AnthonyC comments on How useful is “AI Control” as a framing on AI X-Risk?

AnthonyC 15 Mar 2024 13:57 UTC
2 points
0
I often think about this as “it’s hard to compete with future AI researchers on moving beyond this early regime”. (That said, we should of course have some research bets for what to do if control doesn’t work for the weakest AIs which are very useful.)
I see this kind of argument a lot, but to my thinking, the next iteration of AI researchers will only have the tools today’s researchers build for them. You’re not trying to compete with them. You’re trying to empower them. The industrial revolution wouldn’t have involved much faster growth rates if James Watt (and his peers) had been born a century later. They would have just gotten a later start at figuring out how to build steam engines that worked well. (Or at least, growth rates may have been faster for various reasons, but at no single point would the state of steam engines in that counterfactual world be farther along than it was historically in ours).
(I hesitate to even write this next bit for fear of hijacking in a direction I don’t want to go, and I’d put it in a spoiler tag if I knew how. But, I think it’s the same form of disagreement I see in discussions of whether we can ‘have free will’ in a deterministic world, which to my viewpoint hinges on whether the future state can be predicted without going through the process itself.)
Who are these future AI researchers, and how did they get here and get better if not by the efforts of today’s AI researchers? And in a world where Sam Altman is asking for $7 trillion and not being immediately and universally ridiculed, are we so resource constrained that putting more effort into whatever alignment research we can try today is actually net-negative?
- ryan_greenblatt 15 Mar 2024 16:53 UTC
  6 points
  0
  Parent
  
  I see this kind of argument a lot, but to my thinking, the next iteration of AI researchers will only have the tools today’s researchers build for them. You’re not trying to compete with them. You’re trying to empower them.
  
  Sure, this sounds like what I was saying. I was trying to say something like “We should mostly focus on ensuring that future AI safety researchers can safely and productively use these early transformative AIs and ensuring these early transformative AIs don’t pose other direct risks and then safety researchers in this period can worry about safety for the next generation of more powerful models.”
  
  Separately, it’s worth noting that many general purpose tools for productively using AIs (for research) will be built with non-safety motivations, so safety researchers don’t necessarily need to invest in building general purpose tools.
  
  are we so resource constrained that putting more effort into whatever alignment research we can try today is actually net-negative
  
  I’m confused about what you’re responding to here.
  - AnthonyC 17 Mar 2024 19:19 UTC
    4 points
    2
    Parent
    To the latter: my point is that except to the extent we’re resource constrained, I’m not sure why anyone (and I’m not saying you are necessarily) would argue against any safe line of research even if they thought it was unlikely to work.

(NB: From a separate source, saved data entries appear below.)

File: config.mk
export PLATFORM = sky130hd
export DESIGN_NAME = if_fetch
export DESIGN_NICKNAME = d
export VERILOG_FILES = /design/src/rtl/if_fetch_pkg.sv /design/src/rtl/if_fifo.sv /design/src/rtl/if_fetch.sv
export SDC_FILE = /design/constraint.sdc
export NUM_CORES = 1
export LEC_CHECK = 0
export CAP_MARGIN = 25
export CORE_ASPECT_RATIO = 2
export CORE_MARGIN = 3
export CORE_UTILIZATION = 56
export DETAILED_ROUTE_END_ITERATION = 7
export HOLD_SLACK_MARGIN = 0.08
export PLACE_DENSITY = 0.85
export SYNTH_ARGS = -nofsm -noshare
export SYNTH_HDL_FRONTEND = slang
export SYNTH_SLANG_ARGS = --single-unit
File: constraint.sdc
create_clock -name clk -period 3.8 [get_ports clk]
set_clock_uncertainty 0.15 [all_clocks]
set_input_delay 0.95 -clock clk [delete_from_list [all_inputs] [get_ports clk]]
set_output_delay 0.95 -clock clk [all_outputs]
set_load 0.005 [all_outputs]
File: src/rtl/if_fetch_pkg.sv
// Shared types and constants for the instruction-fetch stage.
package if_fetch_pkg;

    localparam int unsigned XLEN             = 32;
    localparam logic [31:0] RESET_PC_DEFAULT = 32'h0000_3000;
    localparam logic [31:0] WORD_ALIGN_MASK  = 32'hFFFF_FFFC;

    typedef enum logic [1:0] {
        IF_IDLE = 2'd0,
        IF_REQ  = 2'd1,
        IF_WAIT = 2'd2
    } if_state_e;

    // One buffered fetch: address of the instruction plus the word itself.
    typedef struct packed {
        logic [XLEN-1:0] pc;
        logic [XLEN-1:0] instr;
    } if_entry_t;

    function automatic logic [XLEN-1:0] word_align(input logic [XLEN-1:0] addr);
        return addr & WORD_ALIGN_MASK;
    endfunction

endpackage

File: src/rtl/if_fifo.sv
// Small synchronous instruction buffer with occupancy count and flush.
module if_fifo
    import if_fetch_pkg::*;
#(
    parameter  int unsigned DEPTH = 2,
    localparam int unsigned AW    = $clog2(DEPTH),
    localparam int unsigned CW    = AW + 1
) (
    input  logic          clk,
    input  logic          rst_n,
    input  logic          i_flush,
    input  logic          i_push,
    input  if_entry_t     i_wdata,
    input  logic          i_pop,
    output if_entry_t     o_head,
    output logic [CW-1:0] o_count
);

    if_entry_t     r_mem [DEPTH];
    logic [AW-1:0] r_wr_ptr;
    logic [AW-1:0] r_rd_ptr;
    logic [CW-1:0] r_count;
    logic          w_push;
    logic          w_pop;

    assign w_pop   = i_pop && (r_count != '0);
    assign w_push  = i_push && ((r_count != CW'(DEPTH)) || w_pop);
    assign o_head  = r_mem[r_rd_ptr];
    assign o_count = r_count;

    // Storage, pointers and count; flush empties without touching storage.
    always_ff @(posedge clk or negedge rst_n) begin
        if (!rst_n) begin
            r_mem    <= '{default: '0};
            r_wr_ptr <= '0;
            r_rd_ptr <= '0;
            r_count  <= '0;
        end else if (i_flush) begin
            r_wr_ptr <= '0;
            r_rd_ptr <= '0;
            r_count  <= '0;
        end else begin
            if (w_push) begin
                r_mem[r_wr_ptr] <= i_wdata;
                r_wr_ptr        <= r_wr_ptr + AW'(1);
            end
            if (w_pop) begin
                r_rd_ptr <= r_rd_ptr + AW'(1);
            end
            r_count <= r_count + CW'(w_push) - CW'(w_pop);
        end
    end

endmodule

File: src/rtl/if_fetch.sv
// Instruction fetch: owns the PC, issues one fetch at a time, buffers returned words.
module if_fetch
    import if_fetch_pkg::*;
#(
    parameter logic [XLEN-1:0] RESET_PC   = RESET_PC_DEFAULT,
    parameter int unsigned     FIFO_DEPTH = 2
) (
    input  logic            clk,
    input  logic            rst_n,
    output logic [XLEN-1:0] pc,
    input  logic [XLEN-1:0] npc,
    input  logic            redirect,
    output logic            imem_req,
    output logic [XLEN-1:0] imem_addr,
    input  logic            imem_gnt,
    input  logic            imem_rvalid,
    input  logic [XLEN-1:0] imem_rdata,
    output logic            if_valid,
    input  logic            if_ready,
    output logic [XLEN-1:0] if_instr,
    output logic [XLEN-1:0] if_pc
);

    localparam int unsigned CW = $clog2(FIFO_DEPTH) + 1;

    if_state_e       r_state;
    if_state_e       w_state_next;
    logic [XLEN-1:0] r_pc;
    logic [XLEN-1:0] r_req_pc;
    logic [XLEN-1:0] r_pend_pc;
    logic            r_pend_vld;
    logic            r_drop;
    logic [XLEN-1:0] w_target;
    logic            w_granted;
    logic            w_resp;
    logic            w_push;
    logic            w_pop;
    logic            w_credit;
    logic [CW-1:0]   w_count;
    logic [CW-1:0]   w_count_next;
    if_entry_t       w_wdata;
    if_entry_t       w_head;

    assign w_target     = word_align(npc);
    assign w_granted    = (r_state == IF_REQ) && imem_gnt;
    assign w_resp       = (r_state == IF_WAIT) && imem_rvalid;
    assign w_push       = w_resp && !r_drop && !redirect;
    assign w_pop        = if_valid && if_ready;
    assign w_count_next = redirect ? '0 : (w_count + CW'(w_push) - CW'(w_pop));
    // Decided only when nothing is outstanding, so this is the full credit test.
    assign w_credit     = w_count_next < CW'(FIFO_DEPTH);
    assign w_wdata      = {r_req_pc, imem_rdata};

    if_fifo #(
        .DEPTH (FIFO_DEPTH)
    ) u_fifo (
        .clk     (clk),
        .rst_n   (rst_n),
        .i_flush (redirect),
        .i_push  (w_push),
        .i_wdata (w_wdata),
        .i_pop   (w_pop),
        .o_head  (w_head),
        .o_count (w_count)
    );

    assign if_valid = (w_count != '0);
    assign if_instr = w_head.instr;
    assign if_pc    = w_head.pc;

    // FSM state register.
    always_ff @(posedge clk or negedge rst_n) begin
        if (!rst_n) begin
            r_state <= IF_IDLE;
        end else begin
            r_state <= w_state_next;
        end
    end

    // FSM next state: one request in flight, new request only with buffer credit.
    always_comb begin
        w_state_next = r_state;
        case (r_state)
            IF_IDLE: if (w_credit) w_state_next = IF_REQ;
            IF_REQ:  if (imem_gnt) w_state_next = IF_WAIT;
            IF_WAIT: if (imem_rvalid) w_state_next = w_credit ? IF_REQ : IF_IDLE;
            default: w_state_next = IF_IDLE;
        endcase
    end

    // FSM outputs: request held from assertion to grant with address from the PC.
    always_comb begin
        imem_req  = 1'b0;
        imem_addr = r_pc;
        pc        = r_pc;
        if (r_state == IF_REQ) imem_req = 1'b1;
    end

    // PC, redirect-pending target, request address capture and drop flag.
    always_ff @(posedge clk or negedge rst_n) begin
        if (!rst_n) begin
            r_pc       <= RESET_PC;
            r_req_pc   <= '0;
            r_pend_pc  <= '0;
            r_pend_vld <= 1'b0;
            r_drop     <= 1'b0;
        end else begin
            if (w_granted) begin
                r_req_pc   <= r_pc;
                r_pend_vld <= 1'b0;
                if (redirect) begin
                    r_pc <= w_target;
                end else if (r_pend_vld) begin
                    r_pc <= r_pend_pc;
                end else begin
                    r_pc <= r_pc + 32'd4;
                end
            end else if (redirect) begin
                if (r_state == IF_REQ) begin
                    r_pend_vld <= 1'b1;
                    r_pend_pc  <= w_target;
                end else begin
                    r_pc <= w_target;
                end
            end

            if (redirect && ((r_state == IF_REQ) || ((r_state == IF_WAIT) && !imem_rvalid))) begin
                r_drop <= 1'b1;
            end else if (w_resp) begin
                r_drop <= 1'b0;
            end
        end
    end

endmodule

# After elaboration in Yosys (flattened, before gate mapping)
# Index checks and enable logic that the tools add are counted.
# word_totals
ramBits	0
regBits	230
elab_cells	90
n_memories	0
latch_bits	0
mem_bits_ro	0
# classes
n_mul	0
bitwise	4
eq_ne	7
order_cmp	4
n_div	0
addsub	7
reduce_logical	27
n_shift	0
mux	28
# op_table
cell	n
$mux 64	4
$mux 32	5
$bwmux 128	1
$demux 64 s1	1
$add 32x3->32 const B	1
$reduce_bool 2->1	6
$mux 1	11
$logic_and 1x1->1	10
$mux 2	5
$ne 2x2->1 const B	5
$pmux 2 s3	1
$reduce_and 2->1	3
$reduce_and 3->1	2
$add 2x1->2	2
$ge 2x2->1 const B	2
$not 1->2	2
$sub 2x1->2	2
$logic_not 1->1	3
$add 1x1->1 const B	2
$eq 2x1->1 const B	1
$eq 2x2->1 const B	1
$logic_not 2->1	1
$logic_or 1x1->1	2
$lt 2x1->1 const B	1
2 further kinds	3

# Depth between registers and ports, before layout
# Gate-level depths: netlist of the first run.
# depth
depth_word	11
mapped_depth	8
ltp_nobuf	7

# By module
# Synthesis of the first run repeated with hierarchy kept, for this count alone.
# unflattened
cells_unflattened	804
area_unflattened_um2	10736.5
# by_module_without_submodules
module	area_per_inst_um2	cells_each	n_inst	seq_area_each_um2
if_fifo	5910.7	362	1	3303.2
if_fetch	4825.9	442	1	2354.8

# Worst setup path before layout of the first run
# No wires, ideal clock.
# synth_path
path_type	input-to-reg
startpoint	input port redirect
endpoint	register u_fifo.r_mem[0] in the netlist's numbering
slack_ns	1.236
n_path_buf	3
t_arrival_ns	2.289
required_ns	3.525
cell_stages	8
setup_time_ns	0.125
cell_sequence	buf_2 > inv_2 > nand4_1 > a21oi_2 > and2_1 > buf_2 > buf_4 > mux2_2
# synth_between
elab_chain_cells	4
word_cells_on_any_way	5
# synth_lines
item	line	rtl
from (decl)	if_fetch.sv:12	input logic redirect,
$logic_not 1->1	if_fetch.sv:47	assign w_push = w_resp && !r_drop && !redirect;
$logic_and 1x1->1	if_fetch.sv:47	
$logic_and 1x1->1	if_fifo.sv:27	assign w_push = i_push && ((r_count != CW'(DEPTH)) || w_pop);
$reduce_and 2->1 (no line) (*)	n/a	
to (signal, indexed assignment)	if_fifo.sv:44	r_mem[r_wr_ptr] <= i_wdata;
to (decl)	if_fifo.sv:19	if_entry_t r_mem [DEPTH];
# Mark *: on every way between the ends. The rest lies on a longest branch, timed or not.
# A chain may end at the register's enable or synchronous reset.

# Final worst setup path of the first run
# layout_path
startpoint	register u_fifo.r_rd_ptr
endpoint	output port if_instr[31]
# layout_between
elab_chain_cells	4
# layout_lines
item	line	rtl
from (decl)	if_fifo.sv:21	logic [AW-1:0] r_rd_ptr;
from (signal assigned)	if_fifo.sv:48	r_rd_ptr <= r_rd_ptr + AW'(1);
$not 1->2 (not written as such)	if_fifo.sv:28	assign o_head = r_mem[r_rd_ptr];
$mux 64 (not written as such) (3 in a row)	if_fifo.sv:28	
to (decl)	if_fetch.sv:20	output logic [XLEN-1:0] if_instr,
# No other way between the ends. The select of a mux whose other input is x is not followed.

==> flow_summary_export.csv, run 1 <==
group,metric,value,unit
run_status,run_status,"finished clean",
global_route,grt_pass1_wl,37730,um
drt,first_pass_iters,4,
clock_network,clk_latency,490,ps
cells_and_area,area_growth,24.69,%
sta,fin_crit,3485,ps
min_path,hold_class,"input pin to asynchronous set/reset pin",
pwr,p_switching,3.104,mW
sta,finalSetupViolations,0,
sta,tightest_slew,767.3,ps
die,die_area,20410,um^2
setup_path,crit_chain,"buf_4 -> mux2_2 -> clkdlybuf4s50_1",
sta,fmax,0.2869,GHz
setup_path,cp_max_fo,20,
synthesis,synth_warnings,0,
clock_network,numCtsBuffers,20,
setup_path,critical_path.top_delay_family,"buffers and inverters",
synthesis,synthArstFlopShare,100.0,%
drt,met2_length,12860,um
setup_path,slowest_delay,710,ps
sta,finalSetupTns,0,ps
cells_and_area,layout.nets,1033,
synthesis,ys_ff_latch,222,
drt,top_layer_used,"met4",
global_route,antenna_found_initial,0,
clock_network,cts_buffer_depth,3,
cells_and_area,num-fill-cells,1248,
global_route,first_global_vias,7416,
drt,wl_met1,8848,um
cells_and_area,regArea,5559,um^2
sta,post-route-period-util,91.72,%
drt,drt_wl_total,23930,um
pwr,peakVddDrop,0.0006762,V
setup_path,cp-start-kind,"register",
clock_network,cts.sinks,222,
setup_path,worstSetupPathType,"register to primary output",
synthesis,ys_types,57,
drt,wire_per_inst,20.14,um
place,dpl.hpwl,16820,um
drt,ant_nets,0,
drt,wl_met3,1073,um
clock_network,postCtsResizedCells,0,
setup_path,worst_ep_arrival_time,2390,ps
die,core,18310,um^2
pwr,powerDensity,750.2,nW/um^2
drt,route.detailed.drc,0,
cells_and_area,multi_input_area,4344,um^2
pwr,p_int,6.656,mW
die,die-height,199.0,um
setup_path,cp_data_required_time,2700,ps
setup_path,slowest_stage,"dfrtp_2",
pwr,pwr-share-clk,20.4,%
pwr,seqPwrFrac,41.0,%
cells_and_area,antenna_cells,0,
clock_network,postCtsSetupBuffers,0,
sta,hold_viol_final,0,
clock_network,htreeDepth,1,
setup_path,cp_num_buf_inv,2,
place,numPortBuffers,191,
cells_and_area,final_util,71.07,%
drt,viasPerCell,5.907,
sta,final-max-slew-violation-count,0,
cells_and_area,drive_gt1_share,32.00,%
global_route,grt_max_degree,85,
synthesis,syn-mean-instance-area,13.03,um^2
pwr,pwr-share-comb,38.6,%
sta,rsz0062_at_grt,"false",
pwr,p_total,9.760,mW
sta,worst_hold_slack,315.8,ps
drt,drt_iter0_markers,304,
synthesis,synth-seq-area-share,53.27,%
setup_path,critPathCaptureType,"primary output",
die,io_pins,200,
pwr,power.leakage,5.721,nW
synthesis,synth_edf_count,0,
synthesis,synth_area,10430,um^2
pwr,switching_share,31.80,%
clock_network,cts_tree,"done",
global_route,gr-usage-all-layers,23.40,%
die,rows,70,
synthesis,syn_inst,801,
clock_network,clk_pin_slew,70,ps
synthesis,synthFlopType,"dfrtp_1",
clock_network,cts_root_buf,"clkbuf_16",
place,gp_congestion,0.8981,
drt,vias,7018,
clock_network,hold_buffers,0,
global_route,grt_overflow,0,
sta,max_slew_margin,48.50,%
die,chipWidth,102.5,um
job,max_cap_viol_count,0,
die,start_util,57.00,%
[registers in the layout, summed over array words and instances, names as in the netlist]
signal,flops
r_pend_pc,30
u_fifo.o_count,2
imem_addr,30
u_fifo.r_mem,124
r_state,2
r_drop,1
u_fifo.r_rd_ptr,1
r_pend_vld,1
r_req_pc,30
u_fifo.r_wr_ptr,1
[path summary, 6_finish.rpt]
kind	end	from	slack, ps	depth (start not counted)
worst max-delay path	if_instr[31]	u_fifo.r_rd_ptr	310	3
worst min-delay path	u_fifo.r_mem[64]	rst_n	320	1
worst max register to register	imem_addr[30]	imem_addr[18]	1330	5
worst min register to register	u_fifo.r_mem[115]	u_fifo.r_mem[115]	340	1
max in group asynchronous	r_pend_pc[22]	rst_n	2380	2
min in group clk	u_fifo.r_mem[115]	u_fifo.r_mem[115]	340	1
[power groups by stage]
stage | Combinational, mW | Sequential, mW | Clock [mW]
detailed placement | 3.77 | 4.03 | 0
global route | 4.06 | 4.12 | 2.12
floorplan | 2.24 | 3.69 | 0
CTS | 3.80 | 3.99 | 2.03
finish | 3.77 | 4.00 | 1.99
global placement | 3.69 | 3.96 | 0
[cells by family after synthesis]
group           share of synthesized area, %
compound gates                         6.200
xor+xnor                               2.015
fa+ha+maj                             0.4797
buf+inv                                5.384
flops                                  53.27
mux                                    26.65
other cells                          0.03594
simple gates                           5.972
[layout by cell type, fill, tap and decap left out, drive strengths merged, types with 2 or more instances in the layout]
cell,count
a211oi,10
nor4,5
nand3,20
a222oi,2
or2,2
o21ai,21
dfrtp,220
o22ai,17
clkbuf,27
buf,23
a311oi,2
and3,11
a21oi,19
dfstp,2
a221oi,3
clkinv,6
nand2,15
and2,3
clkdlybuf4s50,190
mux2,246
a31oi,4
nand4,14
xor2,15
xnor2,9
inv,8
ha,4
conb,6
nand2b,3
o22a,2
or3,3
nor2b,4
o211ai,8
nor3,4
nor2,26
a22oi,6
[cell type report]
type                    instances  area share (%)
repair buffers                213           16.58
multi-input cells             494           33.39
clock inverters                 8          0.5482
clock buffers                  27           4.443
well taps                     216           2.077
inverters                       8          0.2308
flip-flops and latches        222           42.73
[synthesized netlist by cell type (2+ instances only)]
cell type,count,area share (%)
a211oi_1,9,0.65
a21oi_1,18,0.86
a221oi_1,3,0.25
a222oi_1,2,0.19
a22oi_1,6,0.43
a311oi_1,2,0.17
a31oi_1,4,0.24
and2_1,3,0.18
and3_1,11,0.66
buf_1,5,0.18
buf_2,10,0.48
buf_4,44,3.2
buf_6,6,0.65
clkbuf_1,16,0.58
dfrtp_1,220,53
dfstp_2,2,0.50
ha_1,4,0.48
inv_1,6,0.22
mux2_1,5,0.54
mux2_2,241,26
nand2_1,15,0.54
nand2b_1,3,0.18
nand3_1,19,0.91
nand4_1,13,0.78
nor2_1,26,0.94
nor2b_1,4,0.24
nor3_1,4,0.19
nor4_1,4,0.24
o211ai_1,8,0.58
o21ai_0,19,0.91
o22a_1,2,0.17
o22ai_1,17,1.0
or2_2,2,0.12
or3_1,3,0.18
xnor2_1,9,0.76
xor2_1,15,1.3
[per-layer routing]
metal | track usage, % | vias up
li1 | - | 3173
met1 | 27.17 | 3537
met2 | 41.80 | 238
met3 | 2.457 | 70
met4 | 11.68 | 0
met5 | 0 | -
[through the flow]
stage	area [um^2]	worst slack (ps)	instances
global placement	12360	612.2	1153
CTS	13010	254.5	1188
finish	13010	314.7	1188
detailed placement	12360	601.6	1153
floorplan	10450	1236	806
global route	13010	212.0	1188
No activity file was read; power rests on OpenSTA's default activity.
==> run 2, diff against run 1 <==
- CORE_MARGIN: 3 -> default
==> run 2 against run 1 <==
Against the previous run:
- the flow now finishes with violations (design-rule violations)
- global-route usage up 2.0 points
- clock power up 12%
- worst setup slack improved by 110 ps
- highest routed layer unchanged
- via count about the same
==> flow_summary_export.csv, run 2 (synthesis gave the netlist of run 1 again) <==
group,metric,value,unit
global_route,gr-usage-all-layers,25.36,%
cells_and_area,final_util,71.33,%
setup_path,crit_chain,"buf_12 -> mux2_2 -> clkdlybuf4s50_1",
setup_path,worstSetupPathType,"register to primary output",
place,dp_worst_setup_slack,481.5,ps
sta,finalSetupTns,0,ps
pwr,p_switching,3.107,mW
sta,fin_crit,3371,ps
die,io_pins,200,
setup_path,worst_ep_arrival_time,2270,ps
pwr,power.leakage,5.743,nW
cells_and_area,antenna_cells,0,
cells_and_area,layout_commonest_cell,"mux2_2",
sta,post-route-period-util,88.72,%
run_status,violations,"design-rule violations",
global_route,grt.met1_usage,28.49,%
clock_network,clk_latency,490,ps
global_route,first_global_vias,7447,
min_path,hold_class,"input pin to asynchronous set/reset pin",
setup_path,critPathCaptureType,"primary output",
global_route,grt_overflow,0,
clock_network,htreeDepth,1,
setup_path,slowest_stage,"dfrtp_2",
drt,ant_nets,0,
clock_network,cts_tree,"done",
sta,rsz0062_at_grt,"false",
global_route,grt_use_met3,2.971,%
run_status,run_status,"finished, violations left",
sta,fmax,0.2966,GHz
clock_network,postCtsSetupBuffers,0,
pwr,p_int,6.855,mW
cells_and_area,mostFrequentLayoutCells,"241 x mux2_2, 219 x dfrtp_1, 190 x clkdlybuf4s50_1",
die,die-height,195.0,um
sta,max_slew_margin,47.32,%
global_route,use_met2,46.50,%
die,die_area,19210,um^2
die,start_util,57.00,%
clock_network,cts_root_buf,"clkbuf_16",
pwr,pwr-share-clk,22.2,%
pwr,switching_share,31.19,%
clock_network,hold_buffers,0,
setup_path,cp-start-kind,"register",
pwr,powerDensity,762.9,nW/um^2
global_route,grt_max_degree,89,
drt,drt_iter0_markers,286,
drt,viasPerCell,5.917,
clock_network,clk_pin_slew,70,ps
cells_and_area,area_growth,25.15,%
cells_and_area,largest_reg_flops,124,
sta,timing.final.ws_setup,428.8,ps
setup_path,reg2regPathDepth,5,
sta,worst_hold_slack,320.1,ps
drt,first_pass_iters,8,
cells_and_area,layout.nets,1032,
sta,hold_viol_final,0,
setup_path,slowest_delay,590,ps
drt,drt_wl_total,23840,um
setup_path,r2r_end,"imem_addr[26]",
place,gp_congestion,0.9031,
clock_network,cts_buffer_depth,3,
drt,wire_per_inst,20.09,um
global_route,grt_pass1_wl,38520,um
pwr,pwr-share-comb,37.9,%
setup_path,cp_data_required_time,2700,ps
pwr,seqPwrFrac,39.9,%
die,core,18310,um^2
global_route,antenna_found_initial,0,
drt,route.detailed.drc,10,
cells_and_area,regMostFlops,"u_fifo.r_mem",
place,numPortBuffers,191,
global_route,busiest_layer,"met2",
setup_path,r2r_start,"imem_addr[6]",
clock_network,postCtsResizedCells,0,
sta,finalSetupViolations,0,
sta,tightest_slew,784.9,ps
place,dpl.hpwl,16620,um
clock_network,numCtsBuffers,20,
die,chipWidth,98.52,um
pwr,peakVddDrop,0.0005254,V
drt,vias,7024,
setup_path,reg2reg_slack,1410,ps
die,rows,70,
setup_path,cp_max_fo,38,
clock_network,cts.sinks,222,
sta,final-max-slew-violation-count,0,
cells_and_area,drive_gt1_share,32.13,%
job,max_cap_viol_count,0,
run 2: how the worst max path moves through the flow:
stage | from | endpoint | slack [ps]
finish | u_fifo.r_rd_ptr | if_pc[30] | 430
global route | u_fifo.r_rd_ptr | if_pc[30] | 380
CTS | u_fifo.r_rd_ptr | if_pc[30] | 400
detailed placement | redirect | u_fifo.r_mem[120] | 480
global placement | redirect | u_fifo.r_mem[69] | 530
floorplan | redirect | u_fifo.r_mem[0] | 1240
run 2: worst max-delay path: cells and delay by family, from the launching register on:
family / cells / cell delay [ps]
buffers and inverters: 2 / 800
DFF: 1 / 590
muxes: 1 / 370
run 2: layout make-up:
class                      count  area, um^2
tap                          216       270.3
sequential                   222        5559
timing repair buffer         212        2125
clock buffer                  25       570.5
multi-input combinational    494        4344
fill                        1235        5248
inverter                       8       30.03
clock inverter                10       158.9
run 2: power by group through the flow:
stage | Sequential [mW] | Combinational, mW | Clock (mW)
after floorplan | 3.69 | 2.24 | 0
after global placement | 3.94 | 3.68 | 0
after detailed placement | 4.00 | 3.77 | 0
after CTS | 3.97 | 3.80 | 2.27
after global routing | 4.09 | 4.05 | 2.35
final | 3.97 | 3.77 | 2.22
run 2: per-stage QoR:
| step | instances | power [mW] | cell area, um^2 |
|---|---|---|---|
| 3_5_place_dp | 1152 | 7.769 | 12330 |
| 5_1_grt | 1187 | 10.50 | 13060 |
| 3_3_place_gp | 1152 | 7.618 | 12330 |
| 4_1_cts | 1187 | 10.04 | 13060 |
| 2_1_floorplan | 806 | 5.934 | 10450 |
| 6_report | 1187 | 9.961 | 13060 |
run 2: metal layers:
layer	routed length [um]	up-vias
li1	-	3183
met1	8560	3518
met2	13110	261
met3	1131	62
met4	1043	0
met5	0	-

    To the former: I think one of the things we can usefully bestow on future researchers (in any field) is a pile of lines of inquiry, including ones that failed and ones we realized we couldn’t properly investigate yet, and ones where we made even a tiny bit of headway.
    - ryan_greenblatt 17 Mar 2024 21:38 UTC
      4 points
      0
      Parent
      
      my point is that except to the extent we’re resource constrained, I’m not sure why anyone (and I’m not saying you are necessarily) would argue against any safe line of research even if they thought it was unlikely to work.
      
      I mean, all claims that research X is good are claims that X is relatively good compared to the existing alternatives Y. That doesn’t mean that you should only do X, probably should diversify in many cases.
      
      We absolutely do have resource contraints: many good directions aren’t currently being explored because there are even better directions.